Page tree

Versions Compared

Key

  • This line was added.
  • This line was removed.
  • Formatting was changed.
Excerpt

5.2.2 Release Date 25th November 2016

5.2.1 Release Date 23rd November 2016

5.2 Release Date: 4th November 2016

Contents

Table of Contents
minLevel2
indent6px
exclude(Download.*)|(Javadoc)|(Manuals)

Highlights in 5.2.2

NAS 5.2.2 restores the functionality missing since the upgrade to Heritrix 3, which allows one to control switch deduplication on or off as a setting to the HarvestJobManager component. The setting in settings_HarvestJobManagerApplication.xml is setting harvester.harvesting.deduplication.enabled which is binary valued.

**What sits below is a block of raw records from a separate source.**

[config.mk]
export PLATFORM = sky130hd
export DESIGN_NAME = uart_rx_fifo
export DESIGN_NICKNAME = d
export VERILOG_FILES = /design/src/rtl/uart_rx_fifo.sv
export SDC_FILE = /design/constraint.sdc
export NUM_CORES = 1
export LEC_CHECK = 0
export BUFFER_PORTS_ARGS = -buffer_cell sky130_fd_sc_hd__buf_2
export CAP_MARGIN = 40
export CORE_ASPECT_RATIO = 1.4
export CORE_MARGIN = 4
export CORE_UTILIZATION = 45
export DETAILED_ROUTE_END_ITERATION = 7
export MAX_ROUTING_LAYER = met4
export SYNTH_ARGS = -nofsm -noshare
export SYNTH_HDL_FRONTEND = slang
export SYNTH_SLANG_ARGS = --single-unit
[constraint.sdc]
create_clock -name sysclk -period 3.2 [get_ports sysclk]
set_input_delay 0.32 -clock sysclk [delete_from_list [all_inputs] [get_ports sysclk]]
set_output_delay 0.32 -clock sysclk [all_outputs]
set_load 0.1 [all_outputs]
[src/rtl/uart_rx_fifo.sv]
// uart_rx_fifo: receive byte buffer behind the my_uart receiver.
// Reports occupancy, empty/full/almost-full and a sticky overrun flag.
// Optional macro UART_RX_FIFO_FWFT_EN selects first-word-fall-through reads;
// when it is undefined, reads are registered with one cycle of latency.
module uart_rx_fifo #(
  parameter int N         = 8,
  parameter int DEPTH     = 16,
  parameter int AFULL_LVL = 12
) (
  input  logic                   sysclk,
  input  logic                   reset,
  input  logic                   wr_valid_i,
  input  logic [N-1:0]           wr_data_i,
  input  logic                   rd_en_i,
  output logic [N-1:0]           rd_data_o,
  output logic                   rd_valid_o,
  output logic                   empty_o,
  output logic                   full_o,
  output logic                   afull_o,
  output logic [$clog2(DEPTH):0] count_o,
  output logic                   overrun_o,
  input  logic                   ovr_clr_i
);

  localparam int AW = $clog2(DEPTH);
  localparam int CW = AW + 1;

  logic [N-1:0]  mem_q [DEPTH];
  logic [AW-1:0] wr_ptr_q, wr_ptr_d;
  logic [AW-1:0] rd_ptr_q, rd_ptr_d;
  logic [CW-1:0] count_q, count_d;
  logic          overrun_q, overrun_d;

  logic empty, full, pop_ok, wr_ok, wr_drop;

  // Status decode from the registered occupancy.
  assign empty   = (count_q == '0);
  assign full    = (count_q == CW'(DEPTH));
  assign empty_o = empty;
  assign full_o  = full;
  assign afull_o = (count_q >= CW'(AFULL_LVL));
  assign count_o = count_q;
  assign overrun_o = overrun_q;

  // A pop needs data; a write needs room, which a same-cycle pop on a full buffer provides.
  assign pop_ok  = rd_en_i && !empty;
  assign wr_ok   = wr_valid_i && (!full || pop_ok);
  assign wr_drop = wr_valid_i && !wr_ok;

  // Next-state for pointers, occupancy and overrun flag.
  always_comb begin
    // NOTE: every always_comb output gets a default first so no path leaves it unassigned (no latch).
    wr_ptr_d  = wr_ptr_q;
    rd_ptr_d  = rd_ptr_q;
    count_d   = count_q;
    overrun_d = overrun_q;
    if (wr_ok)  wr_ptr_d = wr_ptr_q + AW'(1);
    if (pop_ok) rd_ptr_d = rd_ptr_q + AW'(1);
    case ({wr_ok, pop_ok})
      2'b10:   count_d = count_q + CW'(1);
      2'b01:   count_d = count_q - CW'(1);
      default: count_d = count_q;
    endcase
    if (wr_drop)        overrun_d = 1'b1;
    else if (ovr_clr_i) overrun_d = 1'b0;
  end

  // Control state register with synchronous reset.
  always_ff @(posedge sysclk) begin
    // NOTE: state flops use non-blocking assignments so every flop samples pre-edge values.
    if (reset) begin
      wr_ptr_q  <= '0;
      rd_ptr_q  <= '0;
      count_q   <= '0;
      overrun_q <= 1'b0;
    end else begin
      wr_ptr_q  <= wr_ptr_d;
      rd_ptr_q  <= rd_ptr_d;
      count_q   <= count_d;
      overrun_q <= overrun_d;
    end
  end

  // Storage array write port; a write coinciding with reset is discarded.
  always_ff @(posedge sysclk) begin
    // NOTE: the array has no reset; stale entries are unreachable once the pointers and count clear.
    if (wr_ok && !reset) mem_q[wr_ptr_q] <= wr_data_i;
  end

`ifdef UART_RX_FIFO_FWFT_EN
  // Head entry is presented combinationally; rd_en_i only acknowledges it.
  always_comb begin
    rd_valid_o = !empty;
    rd_data_o  = empty ? '0 : mem_q[rd_ptr_q];
  end
`else
  logic [N-1:0] rd_data_q, rd_data_d;
  logic         rd_valid_q, rd_valid_d;

  // Registered read: capture the head on an accepted pop, otherwise hold the data.
  always_comb begin
    rd_data_d  = rd_data_q;
    rd_valid_d = pop_ok;
    if (pop_ok) rd_data_d = mem_q[rd_ptr_q];
  end

  // Read output register.
  always_ff @(posedge sysclk) begin
    if (reset) begin
      rd_data_q  <= '0;
      rd_valid_q <= 1'b0;
    end else begin
      rd_data_q  <= rd_data_d;
      rd_valid_q <= rd_valid_d;
    end
  end

  assign rd_data_o  = rd_data_q;
  assign rd_valid_o = rd_valid_q;
`endif

endmodule

## After elaboration in Yosys (flattened, before gate mapping)

Memory sizes are Yosys's and may differ from the RTL's. A register that Yosys moved wholly into a read port is not among the register bits.
Cells that the tools add are included.

| operators by class | value |
|---|---|
| multiplexer cells | 5 |
| $lt $le $gt $ge | 1 |
| add/sub/neg operators | 4 |
| equal/unequal tests | 3 |
| reduce and logical (&&, ||, !) cells | 12 |

Operator list:

| kind | count |
|---|---|
| $pmux 5 s2 | 1 |
| $add 4x1->4 const B | 2 |
| $add 5x1->5 const B | 1 |
| $eq 5x5->1 const B | 1 |
| $ge 5x4->1 const B | 1 |
| $logic_not 5->1 | 1 |
| $sub 5x1->5 const B | 1 |
| $logic_and 1x1->1 | 4 |
| $logic_not 1->1 | 4 |
| $mux 1 | 4 |
| $reduce_bool 2->1 | 2 |
| $eq 2x1->1 const B | 1 |
| $eq 2x2->1 const B | 1 |
| $logic_or 1x1->1 | 1 |

| word-level totals | value |
|---|---|
| logic and storage cells | 31 |
| output and inout port bits | 18 |
| memories kept | 1 |
| input port bits | 13 |
| RAM bits | 128 |
| register bits after elaboration | 15 |

Memory list:

| name | words | bits a word | rd ports | clocked after memory_dff | wr ports | RTL line | RTL |
|---|---|---|---|---|---|---|---|
| mem_q | 16 | 8 | 1 | 1 | 1 | 28 | `logic [N-1:0] mem_q [DEPTH];` |

## Longest topological paths before layout

| depth | value |
|---|---|
| depth in word-level cells | 8 |
| gate-level depth with buffers | 11 |
| depth with buffers taken out | 9 |

## Worst setup path before layout

Ideal clock, no wire load.

| timing path | value |
|---|---|
| path type | reg-to-reg |
| start point | reg count_q[0] (netlist: count_o[0]) |
| end point | reg count_q[4] (netlist: count_o[4]) |
| path buffers | 2 |
| library setup time | 0.095 ns |
| cell stages (with the launch flop) | 12 |
| setup slack | -0.221 ns |
| arrival | 3.325 ns |
| clock period less this slack | 3.421 ns |
| path through | dfxtp_1 > or4_1 > buf_6 > o21ai_2 > buf_4 > nor2_1 > inv_1 > fa_1 > nand2b_1 > a21oi_1 > mux2_2 > a221oi_1 |

| between the ends | value |
|---|---|
| cells in the longest elaborated chain, start to end | 7 |
| elaborated cells on any way between the ends | 13 |
| those cells by class | add/sub: 2; eq/ne: 3; mux: 1; reduce/logical: 7 |

Ends and longest elaborated chain:

| item | RTL line | RTL |
|---|---|---|
| start: declaration | 31 | `logic [CW-1:0] count_q, count_d;` |
| start signal: assignment | 79 | `count_q <= count_d;` |
| $logic_not 5->1 | 37 | `assign empty = (count_q == '0);` |
| $logic_not 1->1 | 46 | `assign pop_ok = rd_en_i && !empty;` |
| $logic_and 1x1->1 | 46 |  |
| $logic_or 1x1->1 | 47 | `assign wr_ok = wr_valid_i && (!full \|\| pop_ok);` |
| $logic_and 1x1->1 | 47 |  |
| $eq 2x1->1 or $eq 2x2->1 (tied branches) | 59 | `case ({wr_ok, pop_ok})` |
| $pmux 5 s2 or $reduce_bool 2->1 (tied branches) | - |  |

Parallel ways exist; a longest one is shown, timed or not.
A chain may end at the register's enable or synchronous reset.

## Worst setup path after layout

Ends and elaborated chain as after synthesis.

==> flow_summary.ini <==
[outcome]
status = complete, no violations

[min_path]
hp-class = input port to flip-flop

[clock_tree]
path_clk_slew_ns = 0.06
cts_buffer_depth = 2
clock-sinks = 151
ctsResizeCount = 0
cts_buffers = 17
cts_htree_levels = 4
cts_tree = built
clkLatencyLatePin_ns = 0.42
cts_hold_buffers = 0
cts_setup_buffers = 0
cts_root_buf = clkbuf_16

[timing]
period_needed_ns = 2.70
rsz0062_at_grt = false
report.final.slew_viol_count = 0
slew_headroom_pct = 42.5
worst_slack_ns = 0.496
final.setup.tns_ns = 0
fin_skew_ns = 0.0100
finalHoldViolCount = 0
fin_crit_sh_pct = 84.5
fmax_ghz = 0.370
worstMarginPinSlew_ns = 0.860
final-setup-viol-count = 0

[logic_synthesis]
synth.top_cell.area_share_pct = 62.3
yosys.cell_count.top_type = edfxtp_1
syn-num-nets = 402
yosysUniqueCellTypes = 50
syn_area_per_cell_sq_um = 16.2
postSynthCellCount = 380
synth_edf_count = 128
ys_seq_area_share_pct = 69.8
synth_area_sq_um = 6170
ys_async_sr_fraction_pct = 0
ys.flop_type = edfxtp_1
yosysTopAreaCell = edfxtp_1
synth_seq_cells = 151
synth_commonest_cells = edfxtp_1 (128), nor2_1 (41), mux2i_1 (35), dfxtp_1 (23)
synth.top_cells.by_area = edfxtp_1 (62%), dfxtp_1 (7.5%), mux4_2 (5.8%), mux2i_1 (5.7%), nor2_1 (2.5%)
yosysWarnings = 0

[route]
post_drt_wl_per_cell_um = 20.7
drtPass1Iterations = 4
via_per_inst = 5.44
ant_nets = 0
routed_wl_um = 12900
first_iter_violations = 189
remaining_drc_errors = 0
vias = 3381

[placed_design]
post-place-cells = 590
postPlaceCellArea_sq_um = 6600
pre_cts_ws_ns = 0.514
portBuffers = 30
dp_hpwl_um = 8140
routabilityCongestion = 0.812

[floorplanning]
fp.dieH_um = 147
rows = 50
ios = 31
initial_core_util_pct = 46.1
coreArea_sq_um = 13400
die_w_um = 107
die_area_sq_um = 15700

[grt]
grt_first_pass_wirelength_um = 20000
grt_pass1_vias = 3504
antenna_found_initial = 0
grt-ovfl-total = 0
grt_usage_pct = 17.9
grt_max_degree = 32

[power_and_ir_drop]
vdd_drop_max_mv = 0.508
p_per_area_nw_per_um2 = 855
power_mw = 6.17
p_leak_nw = 2.40

[layout]
final_cells = 622
nNetsFinal = 449
layout.area.seq_sq_um = 4310
final_area_sq_um = 7220
diodes = 0
drive_above_1_share_pct = 25.0
area_delta_synth_final_pct = 17.2
fillers = 1123
multi_input_area_sq_um = 1740

[worst_setup_path]
crit_fanout = 6
required_ns = 3.51
worstSetupPathType = flip-flop to flip-flop
crit_chain = or4_1, o21ai_2, nor2_1, ha_1, nand2b_1, a21oi_1, mux2_2, a221oi_1
crit_arrival_ns = 3.02
slowest_stage = or4_1
cp-start-kind = flip-flop
max_stage_delay_ns = 0.57
endpoint_kind = flip-flop

[job]
max_cap_violations = 0
placed cells by master, fill, tap and decap left out, drive strengths merged, types with 8 or more instances in the layout:
| cell type | n |
|---|---|
| buf | 47 |
| clkbuf | 18 |
| dfxtp | 23 |
| edfxtp | 128 |
| ha | 8 |
| inv | 10 |
| mux2i | 36 |
| mux4 | 16 |
| nand2 | 9 |
| nor2 | 42 |
| nor3 | 8 |
| nor4 | 8 |
| o22ai | 16 |
path summary, 6_finish.rpt:
check                           startpoint    endpoint  slack (ns)  cells after the start
worst min-delay path             ovr_clr_i   overrun_o        0.16                      3
worst max-delay path            count_o[0]  count_o[4]        0.50                      8
worst min register to register   overrun_o   overrun_o        0.47                      2
worst max register to register  count_o[0]  count_o[4]        0.50                      8
metrics by stage:
| step | hold slack, ns | utilization (%) |
|---|---|---|
| 6_report | 0.162 | 54.0 |
| 5_1_grt | 0.185 | 54.0 |
| 4_1_cts | 0.151 | 54.0 |
| 3_5_place_dp | 0.464 | 49.3 |
| 3_3_place_gp | 0.450 | 49.2 |
| 2_1_floorplan | 0.419 | - |
routing by layer:
layer | share of wire [%] | global-route usage, %
met2 | 54 | 30.2
met3 | 3.5 | 4.02
met5 | 0 | -
met1 | 41 | 21.4
met4 | 0.95 | 5.76
registers in the layout, indices dropped and copies added, names as in the netlist:
| register | cells |
|---|---|
| mem_q | 128 |
| rd_data_o | 8 |
| count_o | 5 |
| rd_ptr_q | 4 |
| wr_ptr_q | 4 |
| overrun_o | 1 |
| rd_valid_o | 1 |
cell type report:
cell class                      instances  area share, %
Tap cell                              182           3.15
Timing Repair Buffer                   47           4.02
Multi-Input combinational cell        203           24.1
Sequential cell                       151           59.7
Inverter                                7          0.364
Clock inverter                         14           2.74
Clock buffer                           18           5.94
power breakdown:
part,leakage (nW),internal [mW],switching [mW]
clock network,0.298,1.31,0.782
logic,0.759,0.466,1.29
registers,1.34,2.25,0.0822
worst max-delay path, delay by kind of cell (launching register included):
family                     cells  cell delay (ns)
and+or+nand+nor                3             0.75
AOI/OAI and AO/OA              3             0.75
muxes                          1             0.38
adders and majority gates      1             0.36
DFF                            1             0.34
cells by family (layout without fill, tap and decap cells):
logic type,Yosys count,count (layout),synth area share [%]
xor gates and xnor gates,6,6,0.852
and+or+nand+nor,90,90,7.18
buffers and inverters,26,86,1.95
adders and majority gates,9,9,1.95
DFF,151,151,69.8
AOI/OAI and AO/OA,42,42,5.46
muxes,56,56,12.8
Power figures use the tool's default switching activity.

The setting is applied to harvests generated using any crawler template which includes the DeDuplicator bean and which specifies the appropriate placeholder, for example as follows:

Code Block
  <bean id="DeDuplicator" class="is.hi.bok.deduplicator.DeDuplicator">
    <!-- DEDUPLICATION_INDEX_LOCATION_PLACEHOLDER is replaced by path on harvest-server -->
    <property name="indexLocation" value="%{DEDUPLICATION_INDEX_LOCATION_PLACEHOLDER}"/>
    <property name="matchingMethod" value="URL"/>
    <property name="tryEquivalent" value="TRUE"/>
    <property name="changeContentSize" value="false"/>
    <property name="mimeFilter" value="^text/.*"/>
    <property name="filterMode" value="BLACKLIST"/>
    <property name="origin" value=""/>
    <property name="originHandling" value="INDEX"/>
    <property name="statsPerHost" value="true"/>
    <property name="enabled" value="%{DEDUPLICATION_ENABLED_PLACEHOLDER}" />
  </bean>

The %{DEDUPLICATION_ENABLED_PLACEHOLDER} is replaced with the current value of the setting when jobs are generated. The placeholder is optional, and deduplication will be enabled by default for any template which includes the DeDuplicator in its position chain and for which the "enabled" property is not explicitly defined.  

Highlights in 5.2.1

NAS 5.2.1 is a bugfix release addressing in issue in wayback-indexing of deduplicate records. 

Highlights in 5.2

Java 8


NetarchiveSuite now requires a Java 8 runtime for all components.

New Settings

  • ChecksumFileApplication

     

    Code Block
    /**
    * <b>settings.archive.checksum.usePrecomputedChecksum</b>: This decides whether or not use the pre-computed checksum sent as part of the StoreMessage and UploadMessage
    * The default is false
    */
        public static String CHECKSUM_USE_PRECOMPUTED_CHECKSUM_DURING_UPLOAD= "settings.archive.checksum.usePrecomputedChecksumDuringUpload";

    This boolean can be used to optimise the upload process to the bitarchives.

     

  • GUIApplication, HarvestJobManager

    Code Block
    /**
     * <b>settings.common.topLevelDomains.tld</b>: <br>
     * Extra valid top level domain, like .co.uk, .dk, .org., not part of current embedded public_suffix_list.dat file 
     * in common/common-core/src/main/resources/dk/netarkivet/common/utils/public_suffix_list.dat
     * downloaded from https://www.publicsuffix.org/list/public_suffix_list.dat
     */
    public static String TLDS = "settings.common.topLevelDomains.tld";
  • HarvestControllerApplication

    Code Block
    /**
     * The version number which goes in metadata file names like 12345-metadata-&lt;version number&gt;.warc.gz
     */
    public static String METADATA_FILE_VERSION_NUMBER = "settings.harvester.harvesting.metadata.filename.versionnumber";

    This parameter allows for the definition of different generations of metadata file.

    Code Block
    /**
     * <b>settings.harvester.harvesting.metadata.compression</b> Do we compress the
     * metadata associated with a given harvest job. 
     * default: false 
     */
    public static String METADATA_COMPRESSION = "settings.harvester.harvesting.metadata.compression";

    Controls whether metadata files are generated in compressed (warc.gz) format.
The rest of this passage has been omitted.